Sales. Product Managers may also have one or more direct reports who manage operational tasks and/or a Change Manager who can oversee new initiatives.

1. Product Development 2. Identifying new product candidates 3. Gathering the voice of customers 4. Defining product requirements 5. Determining business-case and feasibility 6. Scoping and defining new products at high level 7. Evangelizing new products within the company 8. Building product roadmaps, particularly technology roadmaps 9. Developing all products on schedule, working to a critical path 10. Ensuring products are within optimal price margins and up to specifications

Inbound and Outbound Product Management Many refer to inbound (product development) and outbound (product marketing) functions. Inbound product management (aka inbound marketing) is the "radar" of the organization and involves absorbing information like customer research, competitive intelligence, industry analysis, trends, economic signals and competitive activityas well as documenting requirements and setting product strategy.

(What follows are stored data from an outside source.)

===== src/rtl/pipe_pkg.sv =====
// pipe_pkg: shared FSM states and stage indices for the pipeline controller
package pipe_pkg;
    typedef enum logic [1:0] {RUN, DRAIN, HALTED} state_t;
    localparam int PC_IDX     = 0;
    localparam int IF_ID_IDX  = 1;
    localparam int ID_EX_IDX  = 2;
    localparam int EX_MEM_IDX = 3;
    localparam int MEM_WB_IDX = 4;
endpackage


===== src/rtl/prio_enc.sv =====
// prio_enc: index of the highest set bit, plus an any-set flag
module prio_enc #(
    parameter int W = 5
) (
    input  logic [W-1:0]         req,
    output logic [$clog2(W)-1:0] idx,
    output logic                 valid
);
    localparam int IW = $clog2(W);
    always_comb begin
        idx = '0;
        for (int i = 0; i < W; i++)
            if (req[i]) idx = IW'(i);
    end
    assign valid = |req;
endmodule
--- config.mk ---
export PLATFORM = sky130hd
export DESIGN_NAME = block_playout_scheduler
export DESIGN_NICKNAME = d
export VERILOG_FILES = /design/src/rtl/block_playout_scheduler.sv
export SDC_FILE = /design/constraint.sdc
export NUM_CORES = 1
export LEC_CHECK = 0
export ABC_AREA = 1
export BUFFER_PORTS_ARGS = -buffer_cell sky130_fd_sc_hd__buf_4
export CORE_MARGIN = 2
export CORE_UTILIZATION = 40
export CTS_CLUSTER_DIAMETER = 50
export DETAILED_ROUTE_END_ITERATION = 7
export GPL_TIMING_DRIVEN = 0
export HOLD_SLACK_MARGIN = 0.02
export SLEW_MARGIN = 20
export SYNTH_ARGS = -nofsm -noshare
export SYNTH_HDL_FRONTEND = slang
export SYNTH_SLANG_ARGS = --single-unit
--- constraint.sdc ---
create_clock -name clk_in -period 29.3 [get_ports clk_in]
set_input_delay 1.465 -clock clk_in [delete_from_list [all_inputs] [get_ports clk_in]]
set_output_delay 1.465 -clock clk_in [all_outputs]
set_load 0.005 [all_outputs]
--- src/rtl/block_playout_scheduler.sv ---
`default_nettype none
// +----------------------------------------------------------------------------+
// | block_playout_scheduler: two-slot ping-pong block buffer, one byte per tick |
// | Optional macro PLAYOUT_STATS_EN adds underrun/drop counters.  Rev 1.0       |
// +----------------------------------------------------------------------------+
module block_playout_scheduler #(
  parameter int NUM_BYTES = 16,
  parameter int BYTE_W    = 8
) (
  input  logic                        clk_in,
  input  logic                        rst_in,
  input  logic                        flush_in,
  input  logic                        block_valid_in,
  input  logic [NUM_BYTES*BYTE_W-1:0] block_in,
  input  logic                        tick_in,
  output logic                        block_ready_out,
  output logic [BYTE_W-1:0]           sample_out,
  output logic                        sample_valid_out,
  output logic                        busy_out,
  output logic [1:0]                  fill_out,
  output logic [7:0]                  underrun_cnt_out,
  output logic [7:0]                  drop_cnt_out
);

  localparam int IDX_W = (NUM_BYTES > 1) ? $clog2(NUM_BYTES) : 1;
  localparam int BLK_W = NUM_BYTES * BYTE_W;
  localparam logic [IDX_W-1:0] LAST_IDX = IDX_W'(NUM_BYTES - 1);

  typedef enum logic [0:0] {
    IDLE = 1'b0,
    PLAY = 1'b1
  } state_t;

  state_t             state_q, state_d;
  logic [1:0]         full_q, full_d;
  logic               wr_ptr_q, wr_ptr_d;
  logic               rd_ptr_q, rd_ptr_d;
  logic [IDX_W-1:0]   idx_q, idx_d;
  logic               primed_q, primed_d;
  logic [BYTE_W-1:0]  sample_q, sample_d;
  logic               sample_valid_q, sample_valid_d;
  logic [BLK_W-1:0]   slot_q [2];
  logic [BLK_W-1:0]   slot_d [2];
  logic               ready;
  logic [BLK_W-1:0]   rd_block;
  logic [BYTE_W-1:0]  cur_byte;

  // Ready depends only on registered full flags, never on inputs.
  assign ready            = ~(full_q[0] & full_q[1]);
  assign block_ready_out  = ready;
  assign fill_out         = {1'b0, full_q[0]} + {1'b0, full_q[1]};
  assign busy_out         = (state_q == PLAY);
  assign sample_out       = sample_q;
  assign sample_valid_out = sample_valid_q;
  assign rd_block         = slot_q[rd_ptr_q];

  always_comb begin
    cur_byte = '0;
    for (int i = 0; i < NUM_BYTES; i++) begin
      if (idx_q == IDX_W'(i)) cur_byte = rd_block[i*BYTE_W +: BYTE_W];
    end
  end

  always_comb begin
    state_d        = state_q;
    full_d         = full_q;
    wr_ptr_d       = wr_ptr_q;
    rd_ptr_d       = rd_ptr_q;
    idx_d          = idx_q;
    primed_d       = primed_q;
    sample_d       = sample_q;
    sample_valid_d = 1'b0;
    slot_d         = slot_q;

    if (flush_in) begin
      state_d  = IDLE;
      full_d   = 2'b00;
      wr_ptr_d = 1'b0;
      rd_ptr_d = 1'b0;
      idx_d    = '0;
      primed_d = 1'b0;
      sample_d = '0;
    end else begin
      case (state_q)
        IDLE: begin
          if (tick_in && primed_q) begin
            sample_d       = '0;
            sample_valid_d = 1'b1;
          end
          if (full_q[rd_ptr_q]) begin
            state_d  = PLAY;
            primed_d = 1'b1;
          end
        end
        PLAY: begin
          if (tick_in) begin
            sample_d       = cur_byte;
            sample_valid_d = 1'b1;
            if (idx_q == LAST_IDX) begin
              full_d[rd_ptr_q] = 1'b0;
              idx_d            = '0;
              rd_ptr_d         = ~rd_ptr_q;
              state_d          = full_q[~rd_ptr_q] ? PLAY : IDLE;
            end else begin
              idx_d = idx_q + IDX_W'(1);
            end
          end
        end
        default: state_d = IDLE;
      endcase

      // Write slot is always the empty one, so it never collides with a freed slot.
      if (block_valid_in && ready) begin
        slot_d[wr_ptr_q] = block_in;
        full_d[wr_ptr_q] = 1'b1;
        wr_ptr_d         = ~wr_ptr_q;
      end
    end
  end

  always_ff @(posedge clk_in or negedge rst_in) begin
    if (!rst_in) begin
      state_q        <= IDLE;
      full_q         <= 2'b00;
      wr_ptr_q       <= 1'b0;
      rd_ptr_q       <= 1'b0;
      idx_q          <= '0;
      primed_q       <= 1'b0;
      sample_q       <= '0;
      sample_valid_q <= 1'b0;
    end else begin
      state_q        <= state_d;
      full_q         <= full_d;
      wr_ptr_q       <= wr_ptr_d;
      rd_ptr_q       <= rd_ptr_d;
      idx_q          <= idx_d;
      primed_q       <= primed_d;
      sample_q       <= sample_d;
      sample_valid_q <= sample_valid_d;
    end
  end

  // Slot payload needs no reset: the full flags qualify it.
  always_ff @(posedge clk_in) begin
    slot_q <= slot_d;
  end

`ifdef PLAYOUT_STATS_EN
  logic [7:0] underrun_cnt_q, underrun_cnt_d;
  logic [7:0] drop_cnt_q, drop_cnt_d;

  always_comb begin
    underrun_cnt_d = underrun_cnt_q;
    drop_cnt_d     = drop_cnt_q;
    if (!flush_in) begin
      if (tick_in && (state_q == IDLE) && primed_q && (underrun_cnt_q != 8'hFF))
        underrun_cnt_d = underrun_cnt_q + 8'd1;
      if (block_valid_in && !ready && (drop_cnt_q != 8'hFF))
        drop_cnt_d = drop_cnt_q + 8'd1;
    end
  end

  always_ff @(posedge clk_in or negedge rst_in) begin
    if (!rst_in) begin
      underrun_cnt_q <= 8'd0;
      drop_cnt_q     <= 8'd0;
    end else begin
      underrun_cnt_q <= underrun_cnt_d;
      drop_cnt_q     <= drop_cnt_d;
    end
  end

  assign underrun_cnt_out = underrun_cnt_q;
  assign drop_cnt_out     = drop_cnt_q;
`else
  assign underrun_cnt_out = 8'd0;
  assign drop_cnt_out     = 8'd0;
`endif

endmodule
`default_nettype wire

==> results of run 1 <==
final cells by class:
class	instances	area, um^2
fill	2543	14100
sequential	275	8160
multi-input combinational	679	2930
timing repair buffer	167	1370
clock buffer	41	833
tap	384	480
buffer	57	395
clock inverter	13	139
inverter	20	77.6
antenna	1	2.50
placed cells by master, fill, tap and decap left out, types with 14 or more instances in the layout:
cell type	instances
sky130_fd_sc_hd__nand2_1	455
sky130_fd_sc_hd__a21oi_1	53
sky130_fd_sc_hd__dfrtp_1	19
sky130_fd_sc_hd__clkbuf_16	31
sky130_fd_sc_hd__buf_2	22
sky130_fd_sc_hd__a31oi_1	48
sky130_fd_sc_hd__nor2_1	49
sky130_fd_sc_hd__conb_1	16
sky130_fd_sc_hd__buf_4	185
sky130_fd_sc_hd__inv_1	14
sky130_fd_sc_hd__edfxtp_1	256
through the flow:
step | cell area, um^2 | hold slack [ps] | cells
floorplan | 11600 | 472 | 1031
global placement | 13100 | 464 | 1560
detailed placement | 13400 | 470 | 1582
CTS | 14400 | 486 | 1636
global route | 14400 | 514 | 1637
finish | 14400 | 484 | 1637
tightest hold or removal path, cell delays in order (launching register included):
cell and delay [ps]:
sky130_fd_sc_hd__dfrtp_1 350, sky130_fd_sc_hd__nand2_1 60, sky130_fd_sc_hd__nand2_1 50
cell families (layout without fill, tap and decap cells):
| group | after synthesis | count (layout) | synth area share |
|---|---|---|---|
| other | 1 | 17 | 0.000326 |
| and+or+nand+nor | 540 | 540 | 0.184 |
| DFF | 275 | 275 | 0.710 |
| buffers and inverters | 77 | 298 | 0.0411 |
| adders and majority gates | 5 | 5 | 0.00544 |
| AOI/OAI and AO/OA | 117 | 117 | 0.0585 |
| xor gates and xnor gates | 1 | 1 | 0.000762 |
state kept, by name, indices dropped and copies added, names as in the netlist:
| register | flops |
|---|---|
| slot_q | 256 |
| sample_out | 8 |
| idx_q | 4 |
| full_q | 2 |
| busy_out | 1 |
| primed_q | 1 |
| rd_ptr_q | 1 |
| sample_valid_out | 1 |
| wr_ptr_q | 1 |
power groups by stage:
stage | Clock (W) | Sequential [W] | Combinational, W
finish | 0.000367 | 0.000451 | 0.0000669
global route | 0.000388 | 0.000452 | 0.0000745
CTS | 0.000374 | 0.000451 | 0.0000672
detailed placement | 0 | 0.000459 | 0.0000669
global placement | 0 | 0.000466 | 0.0000621
floorplan | 0 | 0.000463 | 0.0000287
layer usage:
layer	share of wire	wire, um	vias up	track usage
li1	-	-	3882	-
met5	0	0	-	0
met3	0.059	1570	52	0.0307
met2	0.47	12400	231	0.287
met1	0.44	11800	3678	0.240
met4	0.030	804	0	0.0544
path summary, 6_finish.rpt:
kind / endpoint / start / slack (ps)
min in group asynchronous: sample_out[6] / rst_in / 790
max reg2reg: slot_q[202] / full_q[0] / 26490
max: slot_q[202] / block_valid_in / 26200
min: sample_out[1] / sample_out[1] / 480
min reg2reg: sample_out[1] / sample_out[1] / 480
max in group asynchronous: wr_ptr_q / rst_in / 28300
==> qor.log, run 1 <==
qor: critical_path.worstPathMaxFanout 10
qor: logic_synthesis.netlist_top_cells_count 455 x sky130_fd_sc_hd__nand2_1, 256 x sky130_fd_sc_hd__edfxtp_1, 53 x sky130_fd_sc_hd__a21oi_1
qor: critical_path.critPathArrivalTime 3340 ps
qor: global_route.grt_pass1_wl 41,200 um
qor: critical_path.critical-path-max-stage-delay 520 ps
qor: floorplanning.die_x 174 um
qor: timing.finalHoldViolCount 0
qor: clocking.clk_root_buffer_cell sky130_fd_sc_hd__clkbuf_16
qor: critical_path.cpMaxStageDelayCell sky130_fd_sc_hd__nor3_2
qor: status.result_of_the_run finished clean
qor: pwr.power.leakage 5.94 nW
qor: critical_path.critical_path_cell_count 8
qor: detailed_routing.number_of_routed_nets_with_antenna_violations 0
qor: critical_path.timing.critical_path.max_delay_family buffers and inverters
qor: floorplanning.placeableCoreArea 28,500 um^2
qor: detailed_routing.routed_wire_length_per_instance 16.3 um
qor: logic_synthesis.post_synth_main_area_contributors sky130_fd_sc_hd__edfxtp_1 67%, sky130_fd_sc_hd__nand2_1 15%, sky130_fd_sc_hd__dfrtp_1 4.1%
qor: critical_path.timing.critical_path.cells buf_4, nand2_1, nor3_2, buf_4, buf_4, buf_4, buf_4, buf_4
qor: timing.slew_headroom 0.551
qor: logic_synthesis.yosys.cell_count.top_type sky130_fd_sc_hd__nand2_1
qor: global_route.maximum_number_of_pins_on_one_net_before_global_route_repair 26
qor: timing.achievable-frequency 0.323 GHz
qor: pwr.power.combinational.fraction 0.076
qor: hold_path.min_path_type reg2reg
qor: placed_design.numPortBuffers 145
qor: pwr.switchingPower 0.000193 W
qor: timing.final_max_slew_viol_count 0
qor: global_route.number_of_global_route_vias_before_repair 7,706
qor: detailed_routing.post-route-drc-count 0
qor: timing.setup_viol_count_final 0
qor: placed_design.detailed_place_hpwl 19,000 um
qor: timing.final.setup.worst_slack 26,200 ps
qor: global_route.grt_antenna_before_repair 1
qor: critical_path.critPathRequiredTime 29,540 ps
qor: logic_synthesis.mappedNetlistArea 11,500 um^2
qor: clocking.tritoncts.num_buffers 31
qor: detailed_routing.detail_route.vias_per_cell 4.79
qor: hold_path.whs_path_depth 2
qor: clocking.cts_buffer_depth 3
qor: pwr.ir_worst_vdd 0.0492 mV
qor: critical_path.path_common_cell sky130_fd_sc_hd__buf_4
qor: pwr.sequentialPowerShare 0.509
qor: placed_design.gp_congestion 0.846
qor: logic_synthesis.number_of_distinct_library_cells_after_synthesis 28
qor: clocking.insertion_delay 550 ps
qor: logic_synthesis.ys_dominant_reg_cell sky130_fd_sc_hd__edfxtp_1
qor: critical_path.timing.critical_path.to_type register
qor: detailed_routing.vias 7,843
qor: floorplanning.dieHeight 174 um
qor: detailed_routing.first_iter_violations 504
qor: pwr.switching_fraction_of_total_power 0.218
qor: logic_synthesis.synth_async_sr_flop_share 0.0691
qor: run.drv.max_cap_violation_count 0
qor: critical_path.worst-path-buf-inv 6
qor: global_route.groute.usage.overall 0.175
qor: floorplanning.rows 62
qor: timing.timing.final.crit_share 0.106
qor: timing.setup-tns-final 0 ps
qor: critical_path.depth_of_the_worst_register_to_register_path 9
qor: timing.clock_skew 13.8 ps
qor: detailed_routing.detailedRoute.firstPassIterationCount 5
qor: global_route.grt_overflow_total 0
qor: logic_synthesis.ys_ff_latch 275
qor: pwr.clock_power_share 0.415
qor: logic_synthesis.synth_largest_area_cell sky130_fd_sc_hd__edfxtp_1
qor: finish.layout-area-overhead-vs-synth 25.2%
qor: clocking.cts_sinks 275
qor: clocking.path_clk_slew 60 ps
qor: pwr.power_density 61.5 nW/um^2
qor: detailed_routing.routed_wirelength 26,600 um
qor: floorplanning.start_util 0.404
qor: timing.grt_setup_unrepaired false
qor: timing.finalCriticalPeriod 3100 ps
qor: clocking.tritoncts yes
qor: critical_path.path_class in2reg
qor: critical_path.crit_path_start_kind primary input
qor: finish.fin_nets 1,369
qor: floorplanning.fp.dieArea 30,100 um^2
qor: clocking.ctsHoldBuffers 0
qor: pwr.power.internal 0.000692 W
qor: floorplanning.design.portCount 162
qor: pwr.report.power.total 0.000885 W
qor: logic_synthesis.synthesis.instances 1,016
qor: logic_synthesis.syn_warnings 0
qor: timing.timing_worst_slew_pin_value 673 ps
qor: logic_synthesis.avg_inst_size_synth 11.3 um^2
qor: logic_synthesis.synth_enable_flop_cells 256
qor: finish.final_layout_size_suffix_gt1_frac 0.236
qor: clocking.cts_max_level 1
qor: clocking.post_cts_buffers 0
qor: logic_synthesis.synth_largest_type_area_fraction 0.669
qor: logic_synthesis.synth_sequential_area_ratio 0.710
qor: placed_design.dp_slack 25,610 ps
qor: finish.final_core_utilization 0.505
qor: clocking.cts_repair_resize_count 0
Note: power is estimated with default switching activity, not from simulation.
==> run 2, diff against run 1 <==
Settings changed: ABC_AREA 1 to 0.
Clock period 29.3 ns to 3.2 ns, I/O delays scaled along.
==> run 2 against run 1 <==
Routed wire length is 6.7% higher. Cell count is 11% lower. Clock skew is 5.0 ps lower. Worst hold slack worse by 450 ps. Register-to-register slack worse by 26000 ps. Non-clock buffer count is 121 higher. Synthesized cell count is 29% lower. Combinational power grew to 9.5 times the previous value. Sequential share of layout area is 4.3 points lower.
==> qor.log, run 2 <==
qor: critical_path.timing.critical_path.to sample_out[3] [was slot_q[202]]
qor: global_route.grt_overflow_total 0 [unchanged]
qor: detailed_routing.routed_wire_length_per_instance 19.5 um [was 16.3 um]
qor: global_route.maximum_number_of_pins_on_one_net_before_global_route_repair 51 [was 26]
qor: critical_path.r2r_end sample_out[3] [was slot_q[202]]
qor: clocking.path_clk_slew 60 ps [about the same]
qor: critical_path.worstPathMaxFanout 9 [was 10]
qor: timing.final_max_slew_viol_count 0 [unchanged]
qor: floorplanning.fp.dieArea 29,800 um^2 [was 30,100 um^2]
qor: run.drv.max_cap_violation_count 0 [unchanged]
qor: pwr.sequentialPowerShare 0.501 [was 0.509]
qor: hold_path.min_path_type in2async [was reg2reg]
qor: finish.fin_nets 1,196 [was 1,369]
qor: timing.finalCriticalPeriod 2990 ps
qor: floorplanning.rows 61 [was 62]
qor: clocking.insertion_delay 550 ps [about the same]
qor: global_route.groute.usage.overall 0.189 [was 0.175]
qor: finish.layout_commonest_cell sky130_fd_sc_hd__edfxtp_1 [was sky130_fd_sc_hd__nand2_1]
qor: placed_design.gp_congestion 0.796 [was 0.846]
qor: detailed_routing.number_of_routed_nets_with_antenna_violations 0 [unchanged]
qor: pwr.power.internal 0.00652 W [was 0.000692 W]
qor: placed_design.number_of_cells_in_the_design_after_placement 1,272 [was 1,582]
qor: critical_path.timing.critical_path.max_delay_family simple AND/OR/NAND/NOR gates [was buffers and inverters]
qor: critical_path.critical-path-max-stage-delay 600 ps [was 520 ps]
qor: clocking.tritoncts.num_buffers 31 [unchanged]
qor: floorplanning.design.portCount 162 [unchanged]
qor: floorplanning.die_x 173 um [was 174 um]
qor: clocking.cts_buffer_depth 3 [unchanged]
qor: finish.postLayoutCellArea 15,600 um^2 [was 14,400 um^2]
qor: pwr.switching_fraction_of_total_power 0.213 [was 0.218]
qor: placed_design.detailed_place_hpwl 19,300 um [was 19,000 um]
qor: clocking.cts_sinks 275 [unchanged]
qor: logic_synthesis.netlist_top_cells_count 256 x sky130_fd_sc_hd__edfxtp_1, 97 x sky130_fd_sc_hd__mux2i_1, 31 x sky130_fd_sc_hd__o22ai_1 [was 455 x sky130_fd_sc_hd__nand2_1, 256 x sky130_fd_sc_hd__edfxtp_1, 53 x sky130_fd_sc_hd__a21oi_1]
qor: logic_synthesis.ys_ff_latch 275 [unchanged]
qor: critical_path.regToRegSetupSlack 210 ps [was 26,490 ps]
qor: logic_synthesis.mappedNetlistArea 11,400 um^2 [was 11,500 um^2]
qor: floorplanning.dieHeight 173 um [was 174 um]
qor: finish.final_layout_size_suffix_gt1_frac 0.259 [was 0.236]
qor: timing.slew_headroom 0.587 [was 0.551]
qor: global_route.number_of_global_route_vias_before_repair 7,389 [was 7,706]
qor: logic_synthesis.synthesis.instances 722 [was 1,016]
qor: detailed_routing.post-route-drc-count 0 [unchanged]
qor: logic_synthesis.ys_dominant_reg_cell sky130_fd_sc_hd__edfxtp_1 [unchanged]
qor: critical_path.worst-path-buf-inv 2 [was 6]
qor: critical_path.critical_path_cell_count 9 [was 8]
qor: clocking.post_cts_buffers 0 [unchanged]
qor: timing.timing.final.crit_share 0.933
qor: logic_synthesis.synth_sequential_area_ratio 0.717 [was 0.710]
qor: critical_path.timing.critical_path.cells inv_1, ha_1, buf_2, nand3b_1, a21boi_1, nand2_1, or4_1, nand4_1, a221o_1 [was buf_4, nand2_1, nor3_2, buf_4, buf_4, buf_4, buf_4, buf_4]
qor: finish.mostFrequentLayoutCells 256 x sky130_fd_sc_hd__edfxtp_1, 169 x sky130_fd_sc_hd__buf_4, 131 x sky130_fd_sc_hd__dlygate4sd3_1 [was 455 x sky130_fd_sc_hd__nand2_1, 256 x sky130_fd_sc_hd__edfxtp_1, 185 x sky130_fd_sc_hd__buf_4]
qor: pwr.power_density 532 nW/um^2 [was 61.5 nW/um^2]
qor: pwr.clock_power_share 0.422 [was 0.415]
qor: finish.layout-area-overhead-vs-synth 36.6% [was 25.2%]
qor: timing.clock_skew 8.75 ps [was 13.8 ps]
qor: pwr.ir_worst_vdd 0.413 mV [was 0.0492 mV]
qor: finish.final_cell_count_no_fill 1,459 [was 1,637]
qor: logic_synthesis.synth_enable_flop_cells 256 [unchanged]
qor: timing.achievable-frequency 0.335 GHz
qor: timing.timing_worst_slew_pin_value 619 ps [was 673 ps]
qor: floorplanning.placeableCoreArea 27,900 um^2 [was 28,500 um^2]
qor: placed_design.numPortBuffers 145 [unchanged]
qor: critical_path.critPathArrivalTime 3480 ps [was 3340 ps]
qor: finish.largest_register_ffs 256 [unchanged]
qor: detailed_routing.vias 7,389 [was 7,843]
qor: pwr.power.combinational.fraction 0.077 [was 0.076]
qor: global_route.grt_antenna_before_repair 0 [was 1]
qor: critical_path.worst_r2r_startpoint idx_q[1] [was full_q[0]]
qor: critical_path.crit_path_start_kind register [was primary input]
qor: global_route.grt_pass1_wl 43,300 um [was 41,200 um]
qor: clocking.tritoncts yes [unchanged]
qor: finish.largest_reg_by_ff_count slot_q [unchanged]
qor: status.result_of_the_run finished clean [unchanged]
qor: critical_path.path_class reg2reg [was in2reg]
qor: detailed_routing.routed_wirelength 28,400 um [was 26,600 um]
qor: logic_synthesis.yosys.cell_count.top_type sky130_fd_sc_hd__edfxtp_1 [was sky130_fd_sc_hd__nand2_1]
qor: finish.final_core_utilization 0.557 [was 0.505]
qor: clocking.clk_root_buffer_cell sky130_fd_sc_hd__clkbuf_16 [unchanged]
qor: detailed_routing.detail_route.vias_per_cell 5.06 [was 4.79]
qor: pwr.power.leakage 5.51 nW [was 5.94 nW]
qor: logic_synthesis.syn_warnings 0 [unchanged]
qor: detailed_routing.detailedRoute.firstPassIterationCount 5 [unchanged]
qor: logic_synthesis.synth_largest_type_area_fraction 0.675 [was 0.669]
qor: timing.setup_viol_count_final 0 [unchanged]
qor: critical_path.depth_of_the_worst_register_to_register_path 9 [unchanged]
qor: detailed_routing.first_iter_violations 560 [was 504]
qor: placed_design.placed_area 13,200 um^2 [was 13,400 um^2]
qor: timing.grt_setup_unrepaired false [unchanged]
qor: finish.antenna_cells_inserted 0 [was 1]
qor: pwr.switchingPower 0.00176 W [was 0.000193 W]
qor: critical_path.critPathLaunch idx_q[1] [was block_valid_in]
qor: critical_path.cpMaxStageDelayCell sky130_fd_sc_hd__or4_1 [was sky130_fd_sc_hd__nor3_2]
qor: floorplanning.start_util 0.408 [was 0.404]
qor: logic_synthesis.synth_largest_area_cell sky130_fd_sc_hd__edfxtp_1 [unchanged]
qor: clocking.cts_max_level 1 [unchanged]
qor: logic_synthesis.number_of_distinct_library_cells_after_synthesis 49 [was 28]
qor: critical_path.critPathRequiredTime 3690 ps [was 29,540 ps]
qor: critical_path.timing.critical_path.to_type register [unchanged]
qor: logic_synthesis.synth_async_sr_flop_share 0.0691 [unchanged]
qor: logic_synthesis.avg_inst_size_synth 15.8 um^2 [was 11.3 um^2]
qor: logic_synthesis.post_synth_main_area_contributors sky130_fd_sc_hd__edfxtp_1 68%, sky130_fd_sc_hd__mux2i_1 8.5%, sky130_fd_sc_hd__dfrtp_1 4.2% [was sky130_fd_sc_hd__edfxtp_1 67%, sky130_fd_sc_hd__nand2_1 15%, sky130_fd_sc_hd__dfrtp_1 4.1%]
qor: timing.finalHoldViolCount 0 [unchanged]
==> run 2: how the worst min path moves through the flow <==
stage,to
global placement,sample_valid_out
floorplan,busy_out
global route,sample_out[4]
detailed placement,sample_valid_out
finish,busy_out
CTS,sample_valid_out
==> run 2: through the flow <==
step | power [W] | worst slack (ps) | hold WS, ps | setup TNS [ps]
5_1_grt | 0.00854 | 67.8 | 61.6 | 0
4_1_cts | 0.00832 | 242 | 39.8 | 0
2_1_floorplan | 0.00442 | -1260 | -136 | -162180
3_3_place_gp | 0.00471 | -3290 | 52.7 | -503950
6_report | 0.00828 | 213 | 34.2 | 0
3_5_place_dp | 0.00473 | 251 | 58.8 | 0
==> run 2: per-layer routing <==
metal,global-route usage,routed length [um],vias up
li1,-,-,3499
met1,0.263,12800,3620
met2,0.306,13500,226
met3,0.0325,1490,44
met4,0.0561,698,0
met5,0,0,-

In comparison, outbound activities are focused on distributing or pushing messages, training sales people, go to market strategies and communicating messages through channels like advertising, PR and events. In many organizations the inbound and outbound functions are performed by the same person. For example, product management deals with the nuts and bolts of product development within a firm, whereas product marketing deals with marketing the product to prospects, customers, and others.